In 1910, while a member of Boston's board of aldermen, Curley challenged U.S. Representative Joseph F. O'Connell, a fellow Democrat.

His first preference was to run for mayor of Boston, but former Mayor (and czar of Boston Irish politics) John "Honey Fitz" Fitzgerald ran for the office. In exchange for Curley staying out of the mayoral race, Fitzgerald promised not to run for re-election after a single four-year term. In the previous election for the seat, O'Connell won by a four-vote margin over his Republican opponent, ex-City Clerk J. Mitchel Galvin.

In a three-way primary among O'Connell, Curley, and O'Connell's predecessor William S. McNary, Curley defeated O'Connell and McNary. After winning the nomination of the Democratic Party, Curley went on to win the general election by a substantial plurality over Galvin, who was again the Republican nominee.

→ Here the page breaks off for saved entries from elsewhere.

**config.mk**
```make
export PLATFORM = sky130hd
export DESIGN_NAME = mem_arbiter
export DESIGN_NICKNAME = d
export VERILOG_FILES = /design/src/rtl/mem_arbiter.sv
export SDC_FILE = /design/constraint.sdc
export NUM_CORES = 1
export LEC_CHECK = 0
export BUFFER_PORTS_ARGS = -buffer_cell sky130_fd_sc_hd__buf_2
export CORE_MARGIN = 1.5
export CORE_UTILIZATION = 46
export CTS_CLUSTER_SIZE = 10
export DETAILED_ROUTE_END_ITERATION = 8
export PLACE_DENSITY = 0.8
export SLEW_MARGIN = 20
export SYNTH_ARGS = -nofsm -noshare
export SYNTH_HDL_FRONTEND = slang
export SYNTH_SLANG_ARGS = --single-unit
```
**constraint.sdc**
```tcl
create_clock -name clk -period 1.85 [get_ports clk]
set_input_delay 0.185 -clock clk [delete_from_list [all_inputs] [get_ports clk]]
set_output_delay 0.185 -clock clk [all_outputs]
set_load 0.05 [all_outputs]
```
[src/flat_wrapper.sv]
// flat-port wrapper written by rule: the top's interface ports become plain ports
module prog_launcher_flat 
#(
  parameter int unsigned NUM_PROGS      = 2,
  parameter int unsigned START_CYCLES   = 2,
  parameter int unsigned SETTLE_CYCLES  = 2,
  parameter int unsigned TIMEOUT_CYCLES = 65535,
  parameter int unsigned CNT_W          = 16
)
  (clk, rst_n, bus_go, bus_done_in, bus_start, bus_prog_id, bus_busy, bus_cyc_count, bus_cyc_valid, bus_all_done, bus_timeout);
  prog_launcher_if #(.NUM_PROGS(NUM_PROGS), .CNT_W(CNT_W)) bus_i ();
  input  logic clk;
  input  logic rst_n;
  input wire logic [$bits(bus_i.go)-1:0] bus_go;
  input wire logic [$bits(bus_i.done_in)-1:0] bus_done_in;
  output wire logic [$bits(bus_i.start)-1:0] bus_start;
  output wire logic [$bits(bus_i.prog_id)-1:0] bus_prog_id;
  output wire logic [$bits(bus_i.busy)-1:0] bus_busy;
  output wire logic [$bits(bus_i.cyc_count)-1:0] bus_cyc_count;
  output wire logic [$bits(bus_i.cyc_valid)-1:0] bus_cyc_valid;
  output wire logic [$bits(bus_i.all_done)-1:0] bus_all_done;
  output wire logic [$bits(bus_i.timeout)-1:0] bus_timeout;
  assign bus_i.go = bus_go;
  assign bus_i.done_in = bus_done_in;
  assign bus_start = bus_i.start;
  assign bus_prog_id = bus_i.prog_id;
  assign bus_busy = bus_i.busy;
  assign bus_cyc_count = bus_i.cyc_count;
  assign bus_cyc_valid = bus_i.cyc_valid;
  assign bus_all_done = bus_i.all_done;
  assign bus_timeout = bus_i.timeout;
  prog_launcher #(.NUM_PROGS(NUM_PROGS), .START_CYCLES(START_CYCLES), .SETTLE_CYCLES(SETTLE_CYCLES), .TIMEOUT_CYCLES(TIMEOUT_CYCLES), .CNT_W(CNT_W)) u_core (.clk(clk), .rst_n(rst_n), .bus(bus_i));
endmodule
## src/rtl/i2c_scl_gen.sv

```systemverilog
// I2C SCL generator: four quarter-period phases per SCL period, registered strobes,
// and clock-stretch freeze of the high-first-half phase.
`timescale 1ns/1ps
module i2c_scl_gen #(
    parameter int CNT_W      = 16,
    parameter bit STRETCH_EN = 1'b1
) (
    input  logic             clk,
    input  logic             rst,
    input  logic             en,
    input  logic [CNT_W-1:0] div,
    input  logic             scl_in,
    output logic             scl_o,
    output logic             scl_rise,
    output logic             scl_fall,
    output logic             sample_pt,
    output logic             change_pt,
    output logic             stretching
);

    typedef enum logic [1:0] {
        PH_LOW0  = 2'd0,
        PH_LOW1  = 2'd1,
        PH_HIGH0 = 2'd2,
        PH_HIGH1 = 2'd3
    } ph_t;

    ph_t              ph, ph_nxt;
    logic [CNT_W-1:0] cnt, cnt_nxt;
    logic [CNT_W-1:0] div_lat, div_lat_nxt;
    logic             active, active_nxt;
    logic [1:0]       sync;
    logic             scl_s;
    logic             fall_nxt, change_nxt, rise_nxt, sample_nxt, stretch_nxt;
    logic             tc, frozen;

    assign scl_s  = sync[1];
    assign tc     = (cnt == div_lat);
    assign frozen = STRETCH_EN && (ph == PH_HIGH0) && !scl_s;
    // ph is a flop, so its MSB is already a registered SCL level
    assign scl_o  = ph[1];

    always_ff @(posedge clk) begin
        if (rst) begin
            cnt        <= '0;
            ph         <= PH_HIGH1;
            div_lat    <= div;
            active     <= 1'b0;
            sync       <= 2'b11;
            scl_fall   <= 1'b0;
            change_pt  <= 1'b0;
            scl_rise   <= 1'b0;
            sample_pt  <= 1'b0;
            stretching <= 1'b0;
        end else begin
            cnt        <= cnt_nxt;
            ph         <= ph_nxt;
            div_lat    <= div_lat_nxt;
            active     <= active_nxt;
            sync       <= {sync[0], scl_in};
            scl_fall   <= fall_nxt;
            change_pt  <= change_nxt;
            scl_rise   <= rise_nxt;
            sample_pt  <= sample_nxt;
            stretching <= stretch_nxt;
        end
    end

    always_comb begin
        cnt_nxt     = cnt;
        ph_nxt      = ph;
        div_lat_nxt = div_lat;
        active_nxt  = active;
        fall_nxt    = 1'b0;
        change_nxt  = 1'b0;
        rise_nxt    = 1'b0;
        sample_nxt  = 1'b0;
        stretch_nxt = 1'b0;
        if (!en) begin
            cnt_nxt     = '0;
            ph_nxt      = PH_HIGH1;
            div_lat_nxt = div;
            active_nxt  = 1'b0;
        end else if (!active) begin
            // The edge that first sees en only arms the counter, so the first
            // fall lands a full quarter (Q cycles) later.
            active_nxt  = 1'b1;
            cnt_nxt     = '0;
            div_lat_nxt = div;
        end else if (frozen) begin
            stretch_nxt = 1'b1;
        end else if (tc) begin
            cnt_nxt     = '0;
            ph_nxt      = ph_t'(ph + 2'd1);
            div_lat_nxt = div;
            case (ph)
                PH_HIGH1: fall_nxt   = 1'b1;
                PH_LOW0:  change_nxt = 1'b1;
                PH_LOW1:  rise_nxt   = 1'b1;
                default:  sample_nxt = 1'b1;
            endcase
        end else begin
            cnt_nxt = cnt + CNT_W'(1);
        end
    end

endmodule

```

## config.mk

```make
export PLATFORM = sky130hd
export DESIGN_NAME = i2c_scl_gen
export DESIGN_NICKNAME = d
export VERILOG_FILES = /design/src/rtl/i2c_scl_gen.sv
export SDC_FILE = /design/constraint.sdc
export NUM_CORES = 1
export LEC_CHECK = 0
export ABC_AREA = 1
export BUFFER_PORTS_ARGS = -buffer_cell sky130_fd_sc_hd__buf_2
export CELL_PAD_IN_SITES_DETAIL_PLACEMENT = 1
export CELL_PAD_IN_SITES_GLOBAL_PLACEMENT = 2
export CORE_ASPECT_RATIO = 0.8
export CORE_MARGIN = 2
export CORE_UTILIZATION = 33
export CTS_CLUSTER_SIZE = 40
export DETAILED_ROUTE_END_ITERATION = 10
export PLACE_DENSITY_LB_ADDON = 0.25
export SLEW_MARGIN = 25
export SYNTH_ARGS = -nofsm -noshare
export SYNTH_HDL_FRONTEND = slang
export SYNTH_SLANG_ARGS = --single-unit
```

## constraint.sdc

```tcl
create_clock -name clk -period 1.9 [get_ports clk]
set_clock_uncertainty 0.1 [all_clocks]
set_input_delay 0.095 -clock clk [delete_from_list [all_inputs] [get_ports clk]]
set_output_delay 0.095 -clock clk [all_outputs]
set_load 0.1 [all_outputs]
```

==> results of run 1 <==
## worst min-delay path, delay by kind of cell
kind,cells,cell delay (ps)
buffers and inverters,1,100
and+or+nand+nor,2,280
## through the flow
stage          utilization  setup WS (ps)
5_1_grt              0.455           3.47
3_3_place_gp         0.403           58.7
3_5_place_dp         0.403           36.1
4_1_cts              0.453           26.5
2_1_floorplan            -           57.6
6_report             0.455           84.8
## cells in the final DEF (no fill, tap or decap)
cell,netlist,layout
nand2_1,59,59
nor3_1,7,7
nand3_1,9,9
dlygate4sd3_1,0,19
nor2_4,1,2
dfxtp_2,0,5
nand3b_1,1,1
inv_1,39,39
xnor2_1,2,2
xor2_1,13,13
nand2_4,1,1
buf_2,0,25
buf_12,0,2
edfxtp_1,16,16
clkbuf_1,0,1
dfxtp_1,26,21
nand3_2,1,1
inv_2,1,1
o21ai_0,1,1
ha_1,6,6
buf_4,0,7
o21bai_1,1,1
or2_2,3,3
nand2_2,1,1
nor2_1,38,37
nor2_2,2,2
a21oi_1,1,1
clkbuf_8,0,6
nand4_1,4,4
## final timing paths
path                            startpoint          to  slack, ps
worst max-delay path                cnt[4]  div_lat[9]         80
worst min-delay path                    en    scl_fall        120
worst max register to register      cnt[4]  div_lat[9]         80
worst min register to register     sync[0]     sync[1]        320
## kinds of logic after synthesis
family	after synthesis	share of synthesized area
AOI/OAI and AO/OA	3	0.00906
xor gates and xnor gates	15	0.0680
adders and majority gates	6	0.0388
buffers and inverters	41	0.0835
DFF	42	0.518
and+or+nand+nor	127	0.283
## power groups by stage
stage	clock network [mW]	registers, mW	logic, mW
after global routing	0.637	0.975	0.119
after CTS	0.597	0.972	0.104
after global placement	0	0.992	0.0730
after detailed placement	0	0.993	0.0744
after floorplan	0	0.989	0.0408
final	0.568	0.972	0.105
## flip-flops by register name, indices dropped and copies added, names as in the netlist
register	flops
stretching	1
sample_pt	1
sync	2
scl_fall	1
active	1
div_lat	16
change_pt	1
scl_rise	1
ph	2
cnt	16
## routing by layer
layer  wire [um]  vias to the layer above
met5           0                        -
met2        1720                       20
met3         126                        5
li1            -                      826
met1        2190                      683
met4          56                        0
## layout make-up
type / count / area [um^2]
clock buffers: 7 / 86.3
fillers: 671 / 3030
inverters: 40 / 150
multi-input cells: 151 / 778
flip-flops and latches: 42 / 1010
well taps: 78 / 97.6
repair buffers: 53 / 408
## repair_timing
item / 4_1_cts / 5_1_grt
endpoints found under the setup margin: 0 / 20
gates resized for setup: 0 / 6
hold buffers: 19 / 0
buffers inserted: 0 / 0
hold endpoints to repair: 18 / 0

==First mayoralty (1914–1918)==
Despite his deal with Curley, Mayor Fitzgerald did run for re-election in the election held in January 1914. Curley secured Fitzgerald's exit from the race by threatening to expose a dalliance the older man had with a cigarette girl in a Boston gambling den. Curley was aided by Daniel H. Coakley, a lawyer whose specialties included extortion and bribing prosecutors to bury criminal charges against his clients. Fitzgerald withdrew, and Curley won the election over City Council president Thomas Kenny.

Curley's victory marked his consolidation of control over Boston politics, which he would retain until 1950. He served four separate terms as mayor (1914–1918, 1922–1926, 1930–1934 and 1946–1950) and always held influence even when he wasn't in that office.

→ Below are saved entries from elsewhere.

[src/rtl/exa_crosb_input_arbiter_vcs_if.sv]
// Input-arbiter bundle of the crossbar: VC heads, credits and grants in,
// the chosen request and clear-to-send out.
interface exa_crosb_input_arbiter_vcs_if #(
    parameter int unsigned prio_num   = 2,
    parameter int unsigned vc_num     = 3,
    parameter int unsigned output_num = 8
);
    localparam int unsigned N   = prio_num * vc_num;
    localparam int unsigned VCW = $clog2(N);
    localparam int unsigned OW  = $clog2(output_num);

    logic [N-1:0]                       i_has_packet;
    logic [N-1:0][output_num-1:0]       i_dest;
    logic [N-1:0][VCW-1:0]              i_output_vc;
    logic [output_num-1:0][N-1:0]       output_fifo_credits;
    logic [output_num-1:0][N-1:0]       i_grant_from_output_arbiter;
    logic                               i_last;
    logic [prio_num-1:0][vc_num-1:0]    o_request_array;
    logic [output_num-1:0][N-1:0]       o_selected_request;
    logic [VCW-1:0]                     o_selected_vc;
    logic [OW-1:0]                      o_dest_output;
    logic [VCW-1:0]                     o_dest_vc;
    logic                               o_cts;
    logic [N-1:0][output_num-1:0]       o_dest;
    logic [N-1:0][VCW-1:0]              o_output_vc;

    modport master (
        output i_has_packet, i_dest, i_output_vc, output_fifo_credits,
               i_grant_from_output_arbiter, i_last,
        input  o_request_array, o_selected_request, o_selected_vc,
               o_dest_output, o_dest_vc, o_cts, o_dest, o_output_vc
    );

    modport slave (
        input  i_has_packet, i_dest, i_output_vc, output_fifo_credits,
               i_grant_from_output_arbiter, i_last,
        output o_request_array, o_selected_request, o_selected_vc,
               o_dest_output, o_dest_vc, o_cts, o_dest, o_output_vc
    );
endinterface

[src/rtl/exa_crosb_input_arbiter_vcs.sv]
// Per-input crossbar arbiter: strict priority between classes, round-robin
// inside a class, request held until granted and then clear-to-send to i_last.
module exa_crosb_input_arbiter_vcs #(
    parameter int unsigned prio_num   = 2,
    parameter int unsigned vc_num     = 3,
    parameter int unsigned output_num = 8
) (
    input logic                          clk,
    input logic                          resetn,
    exa_crosb_input_arbiter_vcs_if.slave bus
);
    localparam int unsigned N   = prio_num * vc_num;
    localparam int unsigned VCW = $clog2(N);
    localparam int unsigned OW  = $clog2(output_num);
    localparam int unsigned PW  = (prio_num > 1) ? $clog2(prio_num) : 1;
    localparam int unsigned RW  = (vc_num > 1) ? $clog2(vc_num) : 1;

    typedef enum logic [1:0] {IDLE, REQ, XFER} state_e;

    state_e                        state_q, state_d;
    logic [VCW-1:0]                sel_vc_q, sel_vc_d;
    logic [OW-1:0]                 dest_out_q, dest_out_d;
    logic [VCW-1:0]                dest_vc_q, dest_vc_d;
    logic [PW-1:0]                 prio_sel_q, prio_sel_d;
    logic [prio_num-1:0][RW-1:0]   ptr_q, ptr_d;

    logic [N-1:0]                  elig;
    logic [output_num-1:0]         col;
    logic [output_num-1:0]         dest_k;
    logic                          pick_found;
    logic                          class_hit;
    logic [PW-1:0]                 pick_p;
    logic [RW-1:0]                 pick_v;
    logic [VCW-1:0]                pick_k;
    logic [VCW-1:0]                cand_k;
    int unsigned                   idx;
    logic                          grant_hit;

    function automatic logic [OW-1:0] enc_dest(input logic [output_num-1:0] d);
        enc_dest = '0;
        for (int unsigned o = 0; o < output_num; o++)
            if (d[o]) enc_dest = OW'(o);
    endfunction

    // A VC is eligible only with a single-hot destination whose output VC has credit.
    always_comb begin
        elig   = '0;
        col    = '0;
        dest_k = '0;
        for (int unsigned k = 0; k < N; k++) begin
            for (int unsigned o = 0; o < output_num; o++)
                col[o] = bus.output_fifo_credits[o][bus.i_output_vc[k]];
            dest_k  = bus.i_dest[k];
            elig[k] = bus.i_has_packet[k]
                   && (32'(bus.i_output_vc[k]) < N)
                   && (dest_k != '0)
                   && ((dest_k & (dest_k - output_num'(1))) == '0)
                   && (|(dest_k & col));
        end
    end

    // Later (higher) classes overwrite earlier ones, giving strict priority.
    always_comb begin
        pick_found = 1'b0;
        class_hit  = 1'b0;
        pick_p     = '0;
        pick_v     = '0;
        idx        = 0;
        cand_k     = '0;
        for (int unsigned p = 0; p < prio_num; p++) begin
            if (|elig[p*vc_num +: vc_num]) begin
                pick_found = 1'b1;
                pick_p     = PW'(p);
                class_hit  = 1'b0;
                for (int unsigned off = 1; off <= vc_num; off++) begin
                    idx    = (32'(ptr_q[p]) + off) % vc_num;
                    cand_k = VCW'(p * vc_num + idx);
                    if (!class_hit && elig[cand_k]) begin
                        class_hit = 1'b1;
                        pick_v    = RW'(idx);
                    end
                end
            end
        end
        pick_k = VCW'(32'(pick_p) * vc_num + 32'(pick_v));
    end

    assign grant_hit = bus.i_grant_from_output_arbiter[dest_out_q][dest_vc_q];

    always_comb begin
        state_d    = state_q;
        sel_vc_d   = sel_vc_q;
        dest_out_d = dest_out_q;
        dest_vc_d  = dest_vc_q;
        prio_sel_d = prio_sel_q;
        ptr_d      = ptr_q;
        unique case (state_q)
            IDLE: begin
                if (pick_found) begin
                    state_d    = REQ;
                    sel_vc_d   = pick_k;
                    dest_out_d = enc_dest(bus.i_dest[pick_k]);
                    dest_vc_d  = bus.i_output_vc[pick_k];
                    prio_sel_d = pick_p;
                end
            end
            REQ: begin
                // Pointer commit is deferred to REQ; no selection can happen before IDLE returns.
                ptr_d[prio_sel_q] = RW'(32'(sel_vc_q) - 32'(prio_sel_q) * vc_num);
                if (grant_hit)
                    state_d = XFER;
                else if (!elig[sel_vc_q])
                    state_d = IDLE;
            end
            XFER: begin
                if (bus.i_last) state_d = IDLE;
            end
            default: state_d = IDLE;
        endcase
    end

    always_ff @(posedge clk or negedge resetn) begin
        if (!resetn) begin
            state_q    <= IDLE;
            sel_vc_q   <= '0;
            dest_out_q <= '0;
            dest_vc_q  <= '0;
            prio_sel_q <= '0;
            for (int unsigned p = 0; p < prio_num; p++)
                ptr_q[p] <= RW'(vc_num - 1);
        end else begin
            state_q    <= state_d;
            sel_vc_q   <= sel_vc_d;
            dest_out_q <= dest_out_d;
            dest_vc_q  <= dest_vc_d;
            prio_sel_q <= prio_sel_d;
            ptr_q      <= ptr_d;
        end
    end

    always_comb begin
        bus.o_selected_request = '0;
        if (state_q != IDLE)
            bus.o_selected_request[dest_out_q][dest_vc_q] = 1'b1;
    end

    assign bus.o_cts           = ((state_q == REQ) && grant_hit) || (state_q == XFER);
    assign bus.o_selected_vc   = sel_vc_q;
    assign bus.o_dest_output   = dest_out_q;
    assign bus.o_dest_vc       = dest_vc_q;
    assign bus.o_request_array = elig;
    assign bus.o_dest          = bus.i_dest;
    assign bus.o_output_vc     = bus.i_output_vc;
endmodule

In his first term, Curley embarked on a series of public improvements, a practice he continued in his later terms as mayor. His projects included the development of recreational facilities in the poorer parts of the city, expansion of public transit, and an enlargement of Boston City Hospital. He accomplished this with little regard for city finances, raising property taxes and securing loans from city banks, sometimes by threatening city inspectional actions against bank facilities. He deliberately tweaked the sensibilities of the Protestant "good government" advocates, suggesting that the Boston Public Garden be sold off and that the historic Shirley-Eustis House be razed for failing to meet modern codes.

During his first term, Curley moved his family into a luxurious mansion in Jamaica Plain, one plainly beyond the means of a typical civil servant's salary. Begun in 1915, the twenty-plus room house was apparently built for little or no charge by contractors seeking favors from Curley. Curley's finances were regularly investigated by the Boston Finance Commission, a body dominated by hostile Protestant Republicans, but he eluded legal charges—in part through Coakley's intervention. Curley also effectively muzzled press investigations by threatening libel charges against offending media. In one notable incident, he also physically assaulted the publisher of the Boston Telegraph for publishing unflattering articles.

Curley's attempt at reelection was foiled by Martin Lomasney, the boss of Boston's West End. Lomasney, a longtime opposition figure to Curley in the city, orchestrated the entry of an Irish-American candidate (Congressman James A. Gallivan) into the 1917 mayoral race, who successfully siphoned enough votes away from Curley to hand victory to Republican Andrew J. Peters. In 1918, the state legislature dealt Curley a further blow by enacting legislation forbidding Boston mayors from holding consecutive terms.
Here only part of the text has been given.